* _Exercise brief_: Beginning with the first line of the data below, reproduce every line unchanged, ending with the line that holds "family | after synthesis | count (layout)".

____ Source records

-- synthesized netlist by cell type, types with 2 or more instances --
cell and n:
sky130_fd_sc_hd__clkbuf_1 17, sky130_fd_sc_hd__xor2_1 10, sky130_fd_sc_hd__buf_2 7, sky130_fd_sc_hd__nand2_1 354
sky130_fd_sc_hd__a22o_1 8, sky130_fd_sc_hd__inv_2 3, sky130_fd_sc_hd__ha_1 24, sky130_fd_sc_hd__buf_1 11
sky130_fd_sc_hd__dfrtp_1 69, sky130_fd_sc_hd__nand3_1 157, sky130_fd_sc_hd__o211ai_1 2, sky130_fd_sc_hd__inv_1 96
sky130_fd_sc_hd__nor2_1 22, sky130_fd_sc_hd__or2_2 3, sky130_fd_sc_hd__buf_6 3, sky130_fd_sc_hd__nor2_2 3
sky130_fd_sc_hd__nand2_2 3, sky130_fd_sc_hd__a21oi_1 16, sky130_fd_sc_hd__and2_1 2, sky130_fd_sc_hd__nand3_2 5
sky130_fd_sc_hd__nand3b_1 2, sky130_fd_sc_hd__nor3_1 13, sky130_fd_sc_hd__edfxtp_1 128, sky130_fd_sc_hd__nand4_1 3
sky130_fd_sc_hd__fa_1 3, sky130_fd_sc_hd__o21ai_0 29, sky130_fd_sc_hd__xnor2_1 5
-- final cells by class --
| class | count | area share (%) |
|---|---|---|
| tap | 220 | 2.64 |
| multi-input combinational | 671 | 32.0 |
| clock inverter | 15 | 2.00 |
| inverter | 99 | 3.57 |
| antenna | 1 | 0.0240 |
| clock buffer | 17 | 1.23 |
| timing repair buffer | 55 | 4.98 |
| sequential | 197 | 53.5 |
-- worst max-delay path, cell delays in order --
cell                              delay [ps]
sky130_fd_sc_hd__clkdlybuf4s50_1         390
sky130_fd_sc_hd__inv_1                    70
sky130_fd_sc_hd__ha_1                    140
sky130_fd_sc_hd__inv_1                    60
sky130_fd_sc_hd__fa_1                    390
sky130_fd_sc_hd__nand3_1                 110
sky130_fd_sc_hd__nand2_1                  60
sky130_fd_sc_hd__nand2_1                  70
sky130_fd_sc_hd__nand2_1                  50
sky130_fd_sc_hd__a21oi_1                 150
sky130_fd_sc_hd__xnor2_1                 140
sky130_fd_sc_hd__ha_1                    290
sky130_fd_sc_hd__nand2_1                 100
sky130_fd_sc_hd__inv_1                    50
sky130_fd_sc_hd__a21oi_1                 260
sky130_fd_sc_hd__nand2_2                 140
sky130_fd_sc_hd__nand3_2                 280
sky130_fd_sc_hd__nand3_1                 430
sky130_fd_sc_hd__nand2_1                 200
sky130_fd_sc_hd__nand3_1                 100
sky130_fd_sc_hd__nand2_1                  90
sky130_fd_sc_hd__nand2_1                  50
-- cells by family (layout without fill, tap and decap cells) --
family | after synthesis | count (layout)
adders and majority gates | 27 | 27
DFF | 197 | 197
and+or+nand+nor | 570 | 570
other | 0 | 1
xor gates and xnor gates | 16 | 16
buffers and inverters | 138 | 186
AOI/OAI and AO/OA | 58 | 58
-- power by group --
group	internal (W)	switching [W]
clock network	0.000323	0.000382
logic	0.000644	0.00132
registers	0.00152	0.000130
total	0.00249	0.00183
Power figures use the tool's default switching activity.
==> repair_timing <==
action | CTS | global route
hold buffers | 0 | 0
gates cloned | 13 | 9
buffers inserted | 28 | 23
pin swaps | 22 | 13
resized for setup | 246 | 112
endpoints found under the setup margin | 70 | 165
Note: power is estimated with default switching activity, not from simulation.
$ cat src/rtl/alu_nibble_serial_if.sv
// Handshake and data bundle for alu_nibble_serial.
// The slave modport is the ALU side; master is the producer/consumer side.
// Optional macro ALU_OVF_EN adds the signed-overflow flag ovf.
interface alu_nibble_serial_if #(
    parameter int WIDTH = 16
);
    logic             in_valid;
    logic             in_ready;
    logic [WIDTH-1:0] d1;
    logic [WIDTH-1:0] d2;
    logic [4:0]       ctrl;
    logic             out_valid;
    logic             out_ready;
    logic [WIDTH-1:0] res;
    logic             carry_out;
    logic             zero;
    logic             all_ones;
`ifdef ALU_OVF_EN
    logic             ovf;
`endif

    modport slave (
        input  in_valid, d1, d2, ctrl, out_ready,
        output
`ifdef ALU_OVF_EN
               ovf,
`endif
               in_ready, out_valid, res, carry_out, zero, all_ones
    );

    modport master (
        output in_valid, d1, d2, ctrl, out_ready,
        input
`ifdef ALU_OVF_EN
               ovf,
`endif
               in_ready, out_valid, res, carry_out, zero, all_ones
    );
endinterface
--- src/rtl/comparator_pkg.sv ---
// Shared constants and types for the 13-bit comparator: operand width, slice width,
// the operand typedef and a helper that sizes the slice chain.
package comparator_pkg;

    localparam int CMP_WIDTH = 13;
    localparam int SLICE_W   = 4;

    typedef logic [CMP_WIDTH-1:0] operand_t;

    function automatic int slice_count(input int width);
        return (width + SLICE_W - 1) / SLICE_W;
    endfunction

endpackage

--- src/rtl/comparator_13bits_slice.sv ---
// One 4-bit unsigned compare slice; the top chains these MSB-first.
module comparator_slice
    import comparator_pkg::*;
(
    input  logic [SLICE_W-1:0] a,
    input  logic [SLICE_W-1:0] b,
    output logic               eq,
    output logic               lt,
    output logic               gt
);

    always_comb begin
        eq = (a == b);
        lt = (a < b);
        gt = (a > b);
    end

endmodule

--- src/rtl/comparator_13bits.sv ---
// Equality comparator with registered flag and rising-match pulse; registered
// unsigned LT/GT are added when COMPARATOR_13BITS_MAGNITUDE_EN is defined.
module comparator_13bits
    import comparator_pkg::*;
#(
    parameter int WIDTH = CMP_WIDTH
) (
    output logic             EQ,
    input  logic [WIDTH-1:0] A,
    input  logic [WIDTH-1:0] B,
    input  logic             clk,
    input  logic             rst_n,
    output logic             EQ_R,
    output logic             MATCH_P
`ifdef COMPARATOR_13BITS_MAGNITUDE_EN
    ,
    output logic             LT,
    output logic             GT
`endif
);

    localparam int NSLICE = slice_count(WIDTH);
    localparam int PAD_W  = NSLICE * SLICE_W;

    logic [PAD_W-1:0]  a_pad;
    logic [PAD_W-1:0]  b_pad;
    logic [NSLICE-1:0] s_eq;
    logic [NSLICE-1:0] s_lt;
    logic [NSLICE-1:0] s_gt;
    logic              eq_all;
    logic              lt_all;
    logic              gt_all;

    // Zero-extend so the top slice compares equal on its unused bits.
    always_comb begin
        a_pad              = '0;
        b_pad              = '0;
        a_pad[WIDTH-1:0]   = A;
        b_pad[WIDTH-1:0]   = B;
    end

    for (genvar i = 0; i < NSLICE; i++) begin : g_slice
        comparator_slice u_slice (
            .a  (a_pad[i*SLICE_W +: SLICE_W]),
            .b  (b_pad[i*SLICE_W +: SLICE_W]),
            .eq (s_eq[i]),
            .lt (s_lt[i]),
            .gt (s_gt[i])
        );
    end

    // The most significant differing slice decides the magnitude result.
    always_comb begin
        eq_all = 1'b1;
        lt_all = 1'b0;
        gt_all = 1'b0;
        for (int i = NSLICE - 1; i >= 0; i--) begin
            if (eq_all) begin
                lt_all = s_lt[i];
                gt_all = s_gt[i];
                eq_all = s_eq[i];
            end
        end
    end

    assign EQ = eq_all;

    logic eq_r_d, eq_r_q;
    logic match_p_d, match_p_q;

    always_comb begin
        eq_r_d    = eq_all;
        match_p_d = eq_all & ~eq_r_q;
    end

    always_ff @(posedge clk or negedge rst_n) begin
        if (!rst_n) begin
            eq_r_q    <= 1'b0;
            match_p_q <= 1'b0;
        end else begin
            eq_r_q    <= eq_r_d;
            match_p_q <= match_p_d;
        end
    end

    assign EQ_R    = eq_r_q;
    assign MATCH_P = match_p_q;

`ifdef COMPARATOR_13BITS_MAGNITUDE_EN
    logic lt_d, lt_q;
    logic gt_d, gt_q;

    always_comb begin
        lt_d = lt_all;
        gt_d = gt_all;
    end

    always_ff @(posedge clk or negedge rst_n) begin
        if (!rst_n) begin
            lt_q <= 1'b0;
            gt_q <= 1'b0;
        end else begin
            lt_q <= lt_d;
            gt_q <= gt_d;
        end
    end

    assign LT = lt_q;
    assign GT = gt_q;
`else
    logic unused_mag;
    assign unused_mag = lt_all ^ gt_all;
`endif

endmodule

--- config.mk ---
export PLATFORM = sky130hd
export DESIGN_NAME = comparator_13bits
export DESIGN_NICKNAME = d
export VERILOG_FILES = /design/src/rtl/comparator_pkg.sv /design/src/rtl/comparator_13bits_slice.sv /design/src/rtl/comparator_13bits.sv
export SDC_FILE = /design/constraint.sdc
export NUM_CORES = 1
export LEC_CHECK = 0
export ABC_AREA = 1
export BUFFER_PORTS_ARGS = -buffer_cell sky130_fd_sc_hd__buf_2
export CAP_MARGIN = 5
export CORE_AREA = 2 2 39 41
export CTS_CLUSTER_DIAMETER = 80
export DETAILED_ROUTE_END_ITERATION = 12
export DIE_AREA = 0 0 41 43
export PLACE_DENSITY_LB_ADDON = 0.3
export SLEW_MARGIN = 20
export SYNTH_ARGS = -nofsm -noshare
export SYNTH_HDL_FRONTEND = slang
export SYNTH_SLANG_ARGS = --single-unit
--- constraint.sdc ---
create_clock -name clk -period 0.8 [get_ports clk]
set_input_delay 0.12 -clock clk [delete_from_list [all_inputs] [get_ports clk]]
set_output_delay 0.12 -clock clk [all_outputs]
set_load 0.01 [all_outputs]
## Word-level counts from Yosys, hierarchy flattened

Cells that the tools add are included.

| storage, ports and cells | value |
|---|---|
| register bits | 2 |
| input bits | 28 |
| output and inout bits | 3 |
| logic and storage cells | 11 |

| cells by class | value |
|---|---|
| eq/ne operators | 4 |
| muxes and demuxes | 3 |
| bitwise logic cells | 2 |

Operators by type and width:

| operator | count |
|---|---|
| 4-bit == test | 3 |
| 1-bit two-way mux | 3 |
| 1-bit AND | 1 |
| 1-bit == test | 1 |
| 1-bit inverter | 1 |

## Depth between registers and ports, before layout

Gate-level depths: netlist of run 1.

| logic depth | value |
|---|---|
| word-level depth | 5 |
| depth in mapped cells | 8 |
| depth with buffers taken out | 8 |

## Cells and area by module

Synthesis of run 1 repeated with hierarchy kept, for this count alone.

| unflattened totals | value |
|---|---|
| cells, all modules | 87 |
| area, all modules | 535.5 um^2 |

By module, submodules not included:

| module | times used | cells each | area an instance (um^2) | sequential area each (um^2) |
|---|---|---|---|---|
| comparator_slice | 4 | 20 | 115.1 | 0.0 |
| comparator_13bits | 1 | 7 | 75.1 | 50.0 |

## Least setup slack after synthesis of run 1

OpenSTA, ideal clock, no wires.

| timing | value |
|---|---|
| kind | input -> output |
| start | input B[3] |
| end | output EQ |
| data arrival time | 613 ps |
| required time | 680 ps |
| slack | 67 ps |
| stages on the path | 7 |
| path buffers | 0 |
| cells stage by stage | nor2_1 nor2_1 nor2_1 nand2_1 nor2_2 nand2_1 inv_1 |

| between the ends | value |
|---|---|
| word-level cells in the longest chain between the ends | 2 |

RTL lines:

| what | RTL line | RTL |
|---|---|---|
| start: declaration | comparator_13bits.sv:10 | `input logic [WIDTH-1:0] B,` |
| 4-bit == test | comparator_13bits_slice.sv:13 | `eq = (a == b);` |
| 1-bit two-way mux | comparator_13bits.sv:58 | `if (eq_all) begin` |
| end: declaration | comparator_13bits.sv:8 | `output logic EQ,` |

Every way passes these cells.

## Worst setup path after layout of run 1

| timing | value |
|---|---|
| start | input A[7] |
| end | output EQ |

| between the ends | value |
|---|---|
| word-level cells in the longest chain between the ends | 3 |

RTL lines:

| what | RTL line | RTL |
|---|---|---|
| start: declaration | comparator_13bits.sv:9 | `input logic [WIDTH-1:0] A,` |
| 4-bit == test | comparator_13bits_slice.sv:13 |  |
| 1-bit two-way mux (2 in series) | comparator_13bits.sv:58 |  |

Every way passes these cells.

==> flow_summary.toml, run 1 <==
[status]
status = "complete, but fails checks"
failed_checks = "negative setup slack"

[global_route]
first_global_vias = 386
grt-ovfl-total = 0
antenna_found_initial = 0
grt_max_degree = 3
grt_usage_pct = 9.71
grt_pass1_wl_mm = 1.19

[power]
p_per_area_nw_per_um2 = 822
leakagePower_nw = 0.444
irDropWorstVdd_mv = 0.246

[synthesis]
synth_nets = 101
syn_area_per_cell_um2 = 4.54
ys_types = 8
ys_top_cells_by_area = "nand2_1 37%, inv_1 26%, dfrtp_1 15%"
yosys.area.top_type = "nand2_1"
synth_warnings = 0
yosysTopAreaCellShare_pct = 37.4
ys_ff_latch = 2
syn-cell-area_um2 = 332
syn_inst = 73
yosysSeqAreaShare_pct = 15.1

[clock_tree]
path_clk_slew_ns = 0.03
cts.path.max_buffers = 2
htreeDepth = 1
cts_tree = "yes"
numCtsBuffers = 3
cts-root-buf = "clkbuf_4"
insertion_delay_ns = 0.22
clock-sinks = 2

[worst_setup_path]
slowest_delay_ns = 0.10
crit_fanout = 2
path_class = "in -> out"
crit_chain = "buf_8 -> nor2_4 -> nor2_1 -> nor2_1 -> nand2_1 -> nor2_2 -> nand2_1 -> inv_2 -> buf_6"
end_kind = "output pin"
crit_required_ns = 0.68
crit_family = "simple AND/OR/NAND/NOR gates"
slowest_stage = "buf_8"
ff2ff_setup_slack_ns = 0.15
crit_buf_inv = 3
cp.arrival_ns = 0.85
startpoint_type = "input port"

[drt]
viasPerCell = 3.89
drc_errors = 0
route.vias.total = 490
totalWireLength_um = 802
avgRoutedWirePerCell_um = 6.37
drtIter0Drc = 8
drtPass1Iterations = 4
ant_nets = 0

[sta]
setup_violations = 3
slew_viol_final = 0
hold_viol_final = 0
worstMarginPinSlew_ns = 0.115
fmax_mhz = 1030
rsz0062_at_grt = "yes"
clock_skew_ns = 0.00383
post-route-period-util_pct = 122
setup_slack_ns = -0.175
maxSlewHeadroom_pct = 92.3
fin_crit_ns = 0.975

[die]
die_w_um = 41
core-area_um2 = 1380
fp-row-count = 14
die_area_um2 = 1760
io-pin-count = 31
die_h_um = 43
floorplan.initialDensity_pct = 24.0

[place]
gp_congestion = 0.648
port_buffers = 30
placedCellCount = 120
dpl_worst_slack_ns = -0.203
place_hpwl_um = 691

[final_layout]
diodes = 0
fillCellCount = 148
drive_above_1_share_pct = 40.0
final_cell_mix = "32 x nand2_1, 20 x inv_1, 20 x buf_2"
synthToLayoutAreaGrowth_pct = 91.7
fin_cells = 126
fin_nets = 140
mostFrequentLayoutCell = "nand2_1"

[job]
cap_violations = 0

[min_path]
min_path_type = "in -> async"
## through the flow
stage	total power [W]	setup TNS (ns)	cell area [µm²]	utilization [%]	hold slack, ns
3_3_place_gp	0.000267	-0.347	509	36.8	-0.0927
4_1_cts	0.000510	-0.269	562	40.6	0.214
6_report	0.000523	-0.226	636	45.9	0.212
5_1_grt	0.000575	-0.364	636	45.9	0.211
3_5_place_dp	0.000272	-0.379	509	36.8	-0.0926
2_1_floorplan	0.000184	0	332	-	-0.176
## sequential cells by signal, summed over array words and instances, names as in the netlist
| name | count |
|---|---|
| MATCH_P | 1 |
| EQ_R | 1 |
## report_power, final
| group | internal (W) | switching (W) | leakage, nW |
|---|---|---|---|
| sequential | 0.000102 | 0.0000000191 | 0.0280 |
| combinational | 0.000116 | 0.0000861 | 0.402 |
| clock | 0.000165 | 0.0000538 | 0.0138 |
## worst paths after layout
kind,start,end,depth (start not counted)
min in group clk,A[5],MATCH_P,7
worst min register to register,EQ_R,MATCH_P,2
worst max-delay path,A[7],EQ,9
max in group asynchronous,rst_n,EQ_R,2
worst max register to register,EQ_R,MATCH_P,2
worst min-delay path,rst_n,MATCH_P,2
## logic make-up (layout without fill, tap and decap cells)
family	count (synthesis)	count (layout)	synth area share [%]
simple gates	47	47	56.2
buf+inv	23	60	26.0
flops	2	2	15.1
xor+xnor	1	1	2.64
## final cells by class
type                            instances  area (µm²)  share of cell area (%)
Clock buffer                            3        22.5                    3.54
Sequential cell                         2        50.0                    7.87
Tap cell                               16        20.0                    3.15
Timing Repair Buffer                   34         249                    39.2
Multi-Input combinational cell         48         208                    32.7
Inverter                               23        86.3                    13.6
## synthesized netlist by cell type
cell and instances:
nor2_1 9, or2_0 1, inv_1 23, xnor2_1 1
nand2_1 33, nand3_1 2, nor2_2 2, dfrtp_1 2
## timing repair
action | CTS | global route
resized for setup | 2 | 16
hold buffers | 1 | 0
pin swaps | 0 | 11
buffers inserted | 1 | 1
setup endpoints to repair | 3 | 3
endpoints found under the hold margin | 2 | 0
## layer usage
layer / track usage (%) / up-vias / share of wire [%]
met5: 0 / - / 0
met4: 8.00 / 0 / 0.75
met3: 0 / 2 / 8.1
met2: 17.8 / 21 / 53
met1: 8.92 / 194 / 38
li1: - / 273 / -
Note: power is estimated with default switching activity, not from simulation.
==> inputs of run 2 (changes only) <==
--- a/config.mk
+++ b/config.mk
@@ -12,7 +12,7 @@
 export CTS_CLUSTER_DIAMETER = 80
 export DETAILED_ROUTE_END_ITERATION = 12
 export DIE_AREA = 0 0 41 43
-export PLACE_DENSITY_LB_ADDON = 0.3
+export PLACE_DENSITY = 0.64
 export SLEW_MARGIN = 20
 export SYNTH_ARGS = -nofsm -noshare
 export SYNTH_HDL_FRONTEND = slang
==> run 2 against run 1 <==
The run still ends with negative setup slack left. Via count down 1.8%. Clock power hardly changed. Register-to-register slack about the same. Sequential power barely moved. Power shrank 1.5%. Die area did not move. Combinational power fell by 3%. Wire length grew 1.9%. Clock-buffer cell count unchanged. Clock skew fell by 0.0031 ns. Setup slack better by 0.020 ns. Largest power group unchanged. Sequential share of layout area rose by 0.32 points. Critical endpoint unchanged.
==> flow_summary.toml, run 2 (same netlist as run 1, synthesis figures left out) <==
[min_path]
min_path_type = "in -> async"

[worst_setup_path]
rr_endpoint = "MATCH_P"
crit_family = "simple AND/OR/NAND/NOR gates"
path_class = "in -> out"
crit_chain = "buf_6 -> nor2_4 -> nor2_1 -> nor2_1 -> nand2_1 -> nor2_1 -> nand2_1 -> inv_1 -> buf_2"
cp_common_cell = "nor2_1"
crit_buf_inv = 3
crit_required_ns = 0.68
ff2ff_setup_slack_ns = 0.16
crit_fanout = 2
r2r_cells = 2
slowest_stage = "buf_2"
startpoint_type = "input port"
slowest_delay_ns = 0.12
cp.arrival_ns = 0.83
timing.rr.start = "EQ_R"
end_kind = "output pin"

[drt]
drc_errors = 0
totalWireLength_um = 817
ant_nets = 0
drtPass1Iterations = 1
viasPerCell = 3.82
drtIter0Drc = 0
route.vias.total = 481
avgRoutedWirePerCell_um = 6.48

[power]
power_frac_seq_pct = 19.8
power_w = 0.000515
leakagePower_nw = 0.443
irDropWorstVdd_mv = 0.287
p_switching_w = 0.000137
internal-power_w = 0.000377
combPwrFrac_pct = 37.9
clkPwrFrac_pct = 42.3
swShare_pct = 26.7
p_per_area_nw_per_um2 = 843

[die]
die_w_um = 41
die_h_um = 43
io-pin-count = 31
fp-row-count = 14
core-area_um2 = 1380
floorplan.initialDensity_pct = 24.0
die_area_um2 = 1760

[clock_tree]
path_clk_slew_ns = 0.03
cts_tree = "yes"
cts-root-buf = "clkbuf_4"
numCtsBuffers = 3
cts.path.max_buffers = 2
htreeDepth = 1
clock-sinks = 2
insertion_delay_ns = 0.22

[place]
gp_congestion = 0.613
port_buffers = 30
dpl_worst_slack_ns = -0.174
place_hpwl_um = 650

[global_route]
antenna_found_initial = 0
use_met3_pct = 4.71
grt.busiest_layer = "met2"
grt_max_degree = 3
grt_pass1_wl_mm = 1.21
use_met2_pct = 16.6
grt-ovfl-total = 0
first_global_vias = 396
use_met1_pct = 9.21
grt_usage_pct = 10.0

[job]
cap_violations = 0

[sta]
maxSlewHeadroom_pct = 91.4
fin_crit_ns = 0.955
setup_violations = 3
hold_viol_final = 0
worstMarginPinSlew_ns = 0.128
post-route-period-util_pct = 119
fmax_mhz = 1050
hold_slack_ns = 0.223
rsz0062_at_grt = "yes"
setup-tns-final_ns = -0.212
setup_slack_ns = -0.155
clock_skew_ns = 0.000696
slew_viol_final = 0

[status]
status = "complete, but fails checks"
failed_checks = "negative setup slack"

[final_layout]
diodes = 0
mostFrequentLayoutCell = "nand2_1"
final_cell_mix = "33 x nand2_1, 23 x buf_2, 22 x inv_1"
drive_above_1_share_pct = 37.3
synthToLayoutAreaGrowth_pct = 84.2
fin_nets = 140
-- run 2: cell types whose count changed in the layout (fill, tap and decap cells not counted) --
cell | previous run | this run
inv_1 | 20 | 22
buf_8 | 1 | 0
inv_2 | 3 | 1
nand2_1 | 32 | 33
nand2_2 | 1 | 0
buf_2 | 20 | 23
buf_6 | 9 | 7
-- run 2: worst reg2reg max path, stage by stage (launching register included) --
cell and delay, ns:
dfrtp_1 0.36, buf_4 0.13, nor2_2 0.08
-- run 2: routing by layer --
layer	wire length [µm]	share of wire, %
met4	0	0
met2	445	54
met1	300	37
met5	0	0
met3	71	8.7
-- run 2: final cells by class --
| cell class | instances | area, µm² |
|---|---|---|
| flip-flops and latches | 2 | 50.0 |
| clock buffers | 3 | 22.5 |
| inverters | 23 | 86.3 |
| multi-input cells | 48 | 205 |
| well taps | 16 | 20.0 |
| fillers | 162 | 773 |
| repair buffers | 34 | 226 |
-- run 2: per-stage QoR --
step	instances	utilization, %	instance area (µm²)
2_1_floorplan	73	-	332
3_3_place_gp	120	36.8	509
3_5_place_dp	120	36.8	509
4_1_cts	126	40.7	563
5_1_grt	126	44.1	611
6_report	126	44.1	611
-- run 2: worst max-delay path by stage --
stage / start / endpoint / slack, ns / cells past startpoint
3_5_place_dp: B[3] / EQ / -0.17 / 9
3_3_place_gp: B[7] / EQ / -0.16 / 9
2_1_floorplan: B[3] / EQ / 0.07 / 7
6_report: A[7] / EQ / -0.15 / 9
5_1_grt: A[8] / EQ / -0.25 / 10
4_1_cts: B[7] / EQ / -0.16 / 9
-- run 2: what timing repair did --
item,in CTS,in global routing
endpoints found under the setup margin,3,3
hold endpoints to repair,2,0
buffers inserted,2,0
hold buffers,1,0
pin swaps,0,13
resized for setup,1,10
-- run 2: power by group through the flow --
stage	clock (W)	combinational [W]	sequential, W
6_report	0.000218	0.000195	0.000102
3_5_place_dp	0	0.000168	0.000103
2_1_floorplan	0	0.0000810	0.000103
3_3_place_gp	0	0.000163	0.000103
5_1_grt	0.000239	0.000226	0.000102
4_1_cts	0.000232	0.000175	0.000102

________

* _Exercise result_:
-- synthesized netlist by cell type, types with 2 or more instances --
cell and n:
sky130_fd_sc_hd__clkbuf_1 17, sky130_fd_sc_hd__xor2_1 10, sky130_fd_sc_hd__buf_2 7, sky130_fd_sc_hd__nand2_1 354
sky130_fd_sc_hd__a22o_1 8, sky130_fd_sc_hd__inv_2 3, sky130_fd_sc_hd__ha_1 24, sky130_fd_sc_hd__buf_1 11
sky130_fd_sc_hd__dfrtp_1 69, sky130_fd_sc_hd__nand3_1 157, sky130_fd_sc_hd__o211ai_1 2, sky130_fd_sc_hd__inv_1 96
sky130_fd_sc_hd__nor2_1 22, sky130_fd_sc_hd__or2_2 3, sky130_fd_sc_hd__buf_6 3, sky130_fd_sc_hd__nor2_2 3
sky130_fd_sc_hd__nand2_2 3, sky130_fd_sc_hd__a21oi_1 16, sky130_fd_sc_hd__and2_1 2, sky130_fd_sc_hd__nand3_2 5
sky130_fd_sc_hd__nand3b_1 2, sky130_fd_sc_hd__nor3_1 13, sky130_fd_sc_hd__edfxtp_1 128, sky130_fd_sc_hd__nand4_1 3
sky130_fd_sc_hd__fa_1 3, sky130_fd_sc_hd__o21ai_0 29, sky130_fd_sc_hd__xnor2_1 5
-- final cells by class --
| class | count | area share (%) |
|---|---|---|
| tap | 220 | 2.64 |
| multi-input combinational | 671 | 32.0 |
| clock inverter | 15 | 2.00 |
| inverter | 99 | 3.57 |
| antenna | 1 | 0.0240 |
| clock buffer | 17 | 1.23 |
| timing repair buffer | 55 | 4.98 |
| sequential | 197 | 53.5 |
-- worst max-delay path, cell delays in order --
cell                              delay [ps]
sky130_fd_sc_hd__clkdlybuf4s50_1         390
sky130_fd_sc_hd__inv_1                    70
sky130_fd_sc_hd__ha_1                    140
sky130_fd_sc_hd__inv_1                    60
sky130_fd_sc_hd__fa_1                    390
sky130_fd_sc_hd__nand3_1                 110
sky130_fd_sc_hd__nand2_1                  60
sky130_fd_sc_hd__nand2_1                  70
sky130_fd_sc_hd__nand2_1                  50
sky130_fd_sc_hd__a21oi_1                 150
sky130_fd_sc_hd__xnor2_1                 140
sky130_fd_sc_hd__ha_1                    290
sky130_fd_sc_hd__nand2_1                 100
sky130_fd_sc_hd__inv_1                    50
sky130_fd_sc_hd__a21oi_1                 260
sky130_fd_sc_hd__nand2_2                 140
sky130_fd_sc_hd__nand3_2                 280
sky130_fd_sc_hd__nand3_1                 430
sky130_fd_sc_hd__nand2_1                 200
sky130_fd_sc_hd__nand3_1                 100
sky130_fd_sc_hd__nand2_1                  90
sky130_fd_sc_hd__nand2_1                  50
-- cells by family (layout without fill, tap and decap cells) --
family | after synthesis | count (layout)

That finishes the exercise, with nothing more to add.